### EXERCISE AIM
The response must consist of all the entries, duplicated without alteration.

### EXCERPTED RECORDS
--- config.mk ---
export PLATFORM = sky130hd
export DESIGN_NAME = keypad_scanner
export DESIGN_NICKNAME = d
export VERILOG_FILES = /design/src/rtl/keypad_pkg.sv /design/src/rtl/keypad_scanner_sync_2ff.sv /design/src/rtl/keypad_scanner.sv
export SDC_FILE = /design/constraint.sdc
export NUM_CORES = 1
export LEC_CHECK = 0
export CAP_MARGIN = 5
export CORE_MARGIN = 2
export CORE_UTILIZATION = 55
export CTS_CLUSTER_SIZE = 20
export DETAILED_ROUTE_END_ITERATION = 10
export PLACE_DENSITY_LB_ADDON = 0.25
export SYNTH_ARGS = -nofsm -noshare
export SYNTH_HDL_FRONTEND = slang
export SYNTH_HIERARCHICAL = 1
export SYNTH_SLANG_ARGS = --single-unit
--- constraint.sdc ---
create_clock -name clk -period 5.89 [get_ports clk]
set_clock_uncertainty 0.2 [all_clocks]
set_input_delay 1.4725 -clock clk [delete_from_list [all_inputs] [get_ports clk]]
set_output_delay 1.4725 -clock clk [all_outputs]
set_load 0.05 [all_outputs]
<file path="config.mk">
export PLATFORM = sky130hd
export DESIGN_NAME = rojobot2
export DESIGN_NICKNAME = d
export VERILOG_FILES = /design/src/rtl/rojobot_defs.sv /design/src/rtl/rojobot_tick.sv /design/src/rtl/rojobot_wheel.sv /design/src/rtl/rojobot2.sv
export SDC_FILE = /design/constraint.sdc
export NUM_CORES = 1
export LEC_CHECK = 0
export ABC_AREA = 1
export BUFFER_PORTS_ARGS = -buffer_cell sky130_fd_sc_hd__buf_2
export CORE_MARGIN = 2
export CORE_UTILIZATION = 60
export DETAILED_ROUTE_END_ITERATION = 6
export PLACE_DENSITY = 0.81
export SLEW_MARGIN = 30
export SYNTH_ARGS = -nofsm -noshare
export SYNTH_HDL_FRONTEND = slang
export SYNTH_SLANG_ARGS = --single-unit
</file>
<file path="constraint.sdc">
create_clock -name clk -period 2.65 [get_ports clk]
set_clock_uncertainty 0.15 [all_clocks]
set_input_delay 0 -clock clk [delete_from_list [all_inputs] [get_ports clk]]
set_output_delay 0 -clock clk [all_outputs]
set_load 0.05 [all_outputs]
</file>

### SOLUTION TO THIS EXERCISE
--- config.mk ---
export PLATFORM = sky130hd
export DESIGN_NAME = keypad_scanner
export DESIGN_NICKNAME = d
export VERILOG_FILES = /design/src/rtl/keypad_pkg.sv /design/src/rtl/keypad_scanner_sync_2ff.sv /design/src/rtl/keypad_scanner.sv
export SDC_FILE = /design/constraint.sdc
export NUM_CORES = 1
export LEC_CHECK = 0
export CAP_MARGIN = 5
export CORE_MARGIN = 2
export CORE_UTILIZATION = 55
export CTS_CLUSTER_SIZE = 20
export DETAILED_ROUTE_END_ITERATION = 10
export PLACE_DENSITY_LB_ADDON = 0.25
export SYNTH_ARGS = -nofsm -noshare
export SYNTH_HDL_FRONTEND = slang
export SYNTH_HIERARCHICAL = 1
export SYNTH_SLANG_ARGS = --single-unit
--- constraint.sdc ---
create_clock -name clk -period 5.89 [get_ports clk]
set_clock_uncertainty 0.2 [all_clocks]
set_input_delay 1.4725 -clock clk [delete_from_list [all_inputs] [get_ports clk]]
set_output_delay 1.4725 -clock clk [all_outputs]
set_load 0.05 [all_outputs]
<file path="config.mk">
export PLATFORM = sky130hd
export DESIGN_NAME = rojobot2
export DESIGN_NICKNAME = d
export VERILOG_FILES = /design/src/rtl/rojobot_defs.sv /design/src/rtl/rojobot_tick.sv /design/src/rtl/rojobot_wheel.sv /design/src/rtl/rojobot2.sv
export SDC_FILE = /design/constraint.sdc
export NUM_CORES = 1
export LEC_CHECK = 0
export ABC_AREA = 1
export BUFFER_PORTS_ARGS = -buffer_cell sky130_fd_sc_hd__buf_2
export CORE_MARGIN = 2
export CORE_UTILIZATION = 60
export DETAILED_ROUTE_END_ITERATION = 6
export PLACE_DENSITY = 0.81
export SLEW_MARGIN = 30
export SYNTH_ARGS = -nofsm -noshare
export SYNTH_HDL_FRONTEND = slang
export SYNTH_SLANG_ARGS = --single-unit
</file>
<file path="constraint.sdc">
create_clock -name clk -period 2.65 [get_ports clk]
set_clock_uncertainty 0.15 [all_clocks]
set_input_delay 0 -clock clk [delete_from_list [all_inputs] [get_ports clk]]
set_output_delay 0 -clock clk [all_outputs]
set_load 0.05 [all_outputs]
</file>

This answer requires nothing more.